Kinetic pathways of sub-bandgap induced electron transfer in Ag/TiO2 and the effect on isopropanol dehydrogenation under gaseous conditions

Abstract

Electron transfer and its kinetics play a major role in the photocatalysis of metal/semiconductor systems. Using in situ photoconductances, in situ photoabsorption, and photoinduced spectroscopic techniques, the present research aimed to gain a deep insight into electron transfer pathways and their kinetics for Ag/TiO₂ systems under sub-bandgap light illumination and gaseous conditions. The results revealed that electrons generated in TiO₂ can transfer to Ag nanoparticles at fast rates, and plasmon-generated electrons in Ag nanoparticles can also transfer to TiO₂. However, it was found that plasmon-assisted hot electron transfer efficiency is much lower than the electron transition from the valence band to the conduction band of TiO₂. Rather than plasmonic active spots, the results showed that Ag nanoparticles acted as co-catalyst sites bridging electron transfer to recombination in a methanol-containing N₂ atmosphere. As a result, photocatalytic isopropanol dehydrogenation was decreased.
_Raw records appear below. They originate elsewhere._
[src/rtl/pipeline_pkg.sv]
// Shared definitions for the video pipeline.
//   - Foreground scale encoding, used by this writer and the read-side scaler.
//   - Default frame geometry and pixel width.
//   - Helper to size an SRAM word address for a given frame.
package pipeline_pkg;

  typedef logic [1:0] scale_t;

  localparam scale_t SCALE_FULL    = 2'b11;
  localparam scale_t SCALE_HALF    = 2'b10;
  localparam scale_t SCALE_QUARTER = 2'b01;
  localparam scale_t SCALE_OFF     = 2'b00;

  localparam int RESOLUTION_X_DEFAULT = 800;
  localparam int RESOLUTION_Y_DEFAULT = 600;
  localparam int PIXEL_WIDTH_DEFAULT  = 12;
  localparam int PRECISION_DEFAULT    = 10;

  // Smallest word-address width that covers every pixel of a res_x*res_y frame.
  function automatic int addr_width_for(input int res_x, input int res_y);
    return $clog2(res_x * res_y);
  endfunction

endpackage

[src/rtl/pipeline_foreground_writer_if.sv]
// SRAM write-request channel between a pixel writer and the memory arbiter.
//   wr_valid  request pending (writer -> arbiter)
//   wr_ready  arbiter accepts the pending request this cycle
//   wr_addr   SRAM word address
//   wr_data   pixel data
// master = request source (writer), slave = arbiter side.
interface pipeline_foreground_writer_if
  import pipeline_pkg::*;
#(
  parameter int ADDR_WIDTH  = addr_width_for(RESOLUTION_X_DEFAULT, RESOLUTION_Y_DEFAULT),
  parameter int PIXEL_WIDTH = PIXEL_WIDTH_DEFAULT
);

  logic                   wr_valid;
  logic                   wr_ready;
  logic [ADDR_WIDTH-1:0]  wr_addr;
  logic [PIXEL_WIDTH-1:0] wr_data;

  modport master (
    output wr_valid,
    output wr_addr,
    output wr_data,
    input  wr_ready
  );

  modport slave (
    input  wr_valid,
    input  wr_addr,
    input  wr_data,
    output wr_ready
  );

endinterface

[src/rtl/pipeline_foreground_writer_fifo.sv]
// sync_fifo: single-clock first-word-fall-through FIFO.
//   clk, rst    clock, asynchronous active-high reset (empties the FIFO)
//   push        write push_data (ignored when full unless a pop happens the same cycle)
//   push_data   entry to store
//   pop         remove the head entry (ignored when empty)
//   head_data   current head entry, zero while empty
//   full/empty  occupancy flags
// Pointers carry one extra wrap bit so full and empty are distinguishable.
module sync_fifo
  import pipeline_pkg::*;
#(
  parameter int WIDTH = 31,
  parameter int DEPTH = 8
) (
  input  logic             clk,
  input  logic             rst,
  input  logic             push,
  input  logic [WIDTH-1:0] push_data,
  input  logic             pop,
  output logic [WIDTH-1:0] head_data,
  output logic             full,
  output logic             empty
);

  localparam int              PTR_W   = $clog2(DEPTH);
  localparam logic [PTR_W:0]  PTR_ONE = 1;

  logic [PTR_W:0]   wr_ptr_reg;
  logic [PTR_W:0]   rd_ptr_reg;
  logic [WIDTH-1:0] mem_reg [DEPTH];
  logic             do_push;
  logic             do_pop;

  assign empty = (wr_ptr_reg == rd_ptr_reg);
  assign full  = (wr_ptr_reg[PTR_W] != rd_ptr_reg[PTR_W]) &&
                 (wr_ptr_reg[PTR_W-1:0] == rd_ptr_reg[PTR_W-1:0]);

  assign do_pop  = pop && !empty;
  // When full, a same-cycle pop frees the head slot, which is exactly the
  // slot the write pointer addresses, so the push can be accepted.
  assign do_push = push && (!full || do_pop);

  always_ff @(posedge clk or posedge rst) begin
    if (rst) begin
      wr_ptr_reg <= '0;
      rd_ptr_reg <= '0;
    end else begin
      if (do_push) wr_ptr_reg <= wr_ptr_reg + PTR_ONE;
      if (do_pop)  rd_ptr_reg <= rd_ptr_reg + PTR_ONE;
    end
  end

  // Storage has no reset; stale words are never visible because the head
  // output is forced to zero while empty.
  always_ff @(posedge clk) begin
    if (do_push) mem_reg[wr_ptr_reg[PTR_W-1:0]] <= push_data;
  end

  assign head_data = empty ? '0 : mem_reg[rd_ptr_reg[PTR_W-1:0]];

endmodule

[src/rtl/pipeline_foreground_writer.sv]
// Foreground frame-buffer write side.
// Filters the incoming foreground pixel stream down to the pixels the read-side
// scaler will fetch, converts (x,y) to an SRAM word address and queues write
// requests toward the memory arbiter. The video input is never stalled: when the
// queue is full, the pixel is dropped and recorded in overflow/drop_count.
//   clk, rst                clock, asynchronous active-high reset
//   ctrl_foreground_scale   11 full, 10 half, 01 quarter, 00 off (latched at pixel (0,0))
//   in_valid/in_pixel_x/in_pixel_y/in_pixel   input pixel stream
//   wr                      write-request channel (master side)
//   overflow                sticky: some pixel has been dropped
//   drop_count              dropped pixels, saturating at 16'hFFFF
module pipeline_foreground_writer
  import pipeline_pkg::*;
#(
  parameter int RESOLUTION_X = RESOLUTION_X_DEFAULT,
  parameter int RESOLUTION_Y = RESOLUTION_Y_DEFAULT,
  parameter int PRECISION    = PRECISION_DEFAULT,
  parameter int PIXEL_WIDTH  = PIXEL_WIDTH_DEFAULT,
  parameter int ADDR_WIDTH   = addr_width_for(RESOLUTION_X, RESOLUTION_Y),
  parameter int FIFO_DEPTH   = 8
) (
  input  logic                   clk,
  input  logic                   rst,
  input  logic [1:0]             ctrl_foreground_scale,
  input  logic                   in_valid,
  input  logic [PRECISION-1:0]   in_pixel_x,
  input  logic [PRECISION-1:0]   in_pixel_y,
  input  logic [PIXEL_WIDTH-1:0] in_pixel,
  pipeline_foreground_writer_if.master wr,
  output logic                   overflow,
  output logic [15:0]            drop_count
);

  localparam int                    ENTRY_W    = ADDR_WIDTH + PIXEL_WIDTH;
  localparam logic [PRECISION:0]    RES_X_LIM  = (PRECISION+1)'(RESOLUTION_X);
  localparam logic [PRECISION:0]    RES_Y_LIM  = (PRECISION+1)'(RESOLUTION_Y);
  localparam logic [ADDR_WIDTH-1:0] ROW_STRIDE = ADDR_WIDTH'(RESOLUTION_X);

  // ---------------------------------------------------------------------------
  // Selection on the raw input
  // ---------------------------------------------------------------------------
  scale_t                scale_reg;
  scale_t                scale_next;
  logic                  frame_start;
  logic                  in_range;
  logic                  on_grid;
  logic                  select;
  logic [ADDR_WIDTH-1:0] pixel_addr;

  always_comb begin
    frame_start = in_valid && (in_pixel_x == '0) && (in_pixel_y == '0);
    // Pixel (0,0) is judged with the scale it is latching, so a new scale
    // takes effect from the first pixel of the frame.
    scale_next  = frame_start ? ctrl_foreground_scale : scale_reg;
    in_range    = ({1'b0, in_pixel_x} < RES_X_LIM) && ({1'b0, in_pixel_y} < RES_Y_LIM);

    on_grid = 1'b0;
    case (scale_next)
      SCALE_FULL:    on_grid = 1'b1;
      SCALE_HALF:    on_grid = !in_pixel_x[0] && !in_pixel_y[0];
      SCALE_QUARTER: on_grid = (in_pixel_x[1:0] == 2'b00) && (in_pixel_y[1:0] == 2'b00);
      default:       on_grid = 1'b0;
    endcase

    select     = in_valid && in_range && on_grid;
    pixel_addr = ADDR_WIDTH'(in_pixel_y) * ROW_STRIDE + ADDR_WIDTH'(in_pixel_x);
  end

  // ---------------------------------------------------------------------------
  // Stage 1: registered address/data of the selected pixel
  // ---------------------------------------------------------------------------
  logic                   s1_valid_reg;
  logic [ADDR_WIDTH-1:0]  s1_addr_reg;
  logic [PIXEL_WIDTH-1:0] s1_data_reg;

  always_ff @(posedge clk or posedge rst) begin
    if (rst) begin
      scale_reg    <= SCALE_OFF;
      s1_valid_reg <= 1'b0;
      s1_addr_reg  <= '0;
      s1_data_reg  <= '0;
    end else begin
      if (frame_start) scale_reg <= ctrl_foreground_scale;
      s1_valid_reg <= select;
      if (select) begin
        s1_addr_reg <= pixel_addr;
        s1_data_reg <= in_pixel;
      end
    end
  end

  // ---------------------------------------------------------------------------
  // Stage 2: write queue toward the arbiter
  // ---------------------------------------------------------------------------
  logic               fifo_full;
  logic               fifo_empty;
  logic               fifo_pop;
  logic [ENTRY_W-1:0] fifo_head;

  assign fifo_pop = wr.wr_valid && wr.wr_ready;

  sync_fifo #(
    .WIDTH (ENTRY_W),
    .DEPTH (FIFO_DEPTH)
  ) u_fifo (
    .clk       (clk),
    .rst       (rst),
    .push      (s1_valid_reg),
    .push_data ({s1_addr_reg, s1_data_reg}),
    .pop       (fifo_pop),
    .head_data (fifo_head),
    .full      (fifo_full),
    .empty     (fifo_empty)
  );

  assign wr.wr_valid = !fifo_empty;
  assign wr.wr_addr  = fifo_head[ENTRY_W-1:PIXEL_WIDTH];
  assign wr.wr_data  = fifo_head[PIXEL_WIDTH-1:0];

  // ---------------------------------------------------------------------------
  // Drop accounting: a pixel is lost only when the queue is full and the
  // arbiter is not taking the head in the same cycle.
  // ---------------------------------------------------------------------------
  logic        drop;
  logic        overflow_reg;
  logic [15:0] drop_count_reg;
  logic [15:0] drop_count_next;

  assign drop = s1_valid_reg && fifo_full && !fifo_pop;

  always_comb begin
    drop_count_next = drop_count_reg;
    if (drop && (drop_count_reg != 16'hFFFF)) drop_count_next = drop_count_reg + 16'd1;
  end

  always_ff @(posedge clk or posedge rst) begin
    if (rst) begin
      overflow_reg   <= 1'b0;
      drop_count_reg <= '0;
    end else begin
      if (drop) overflow_reg <= 1'b1;
      drop_count_reg <= drop_count_next;
    end
  end

  assign overflow   = overflow_reg;
  assign drop_count = drop_count_reg;

endmodule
Independent of Ag decorations, it was also indicated that isopropanol dehydrogenation mainly occurred over TiO₂ surfaces; therefore, Ag nanoparticles did not increase photocatalytic activities. Our results may provide a different viewpoint on sub-bandgap light-induced Ag/TiO₂ photocatalysis under gaseous conditions; this may also facilitate the understanding of the photocatalytic mechanism of metal/semiconductor systems.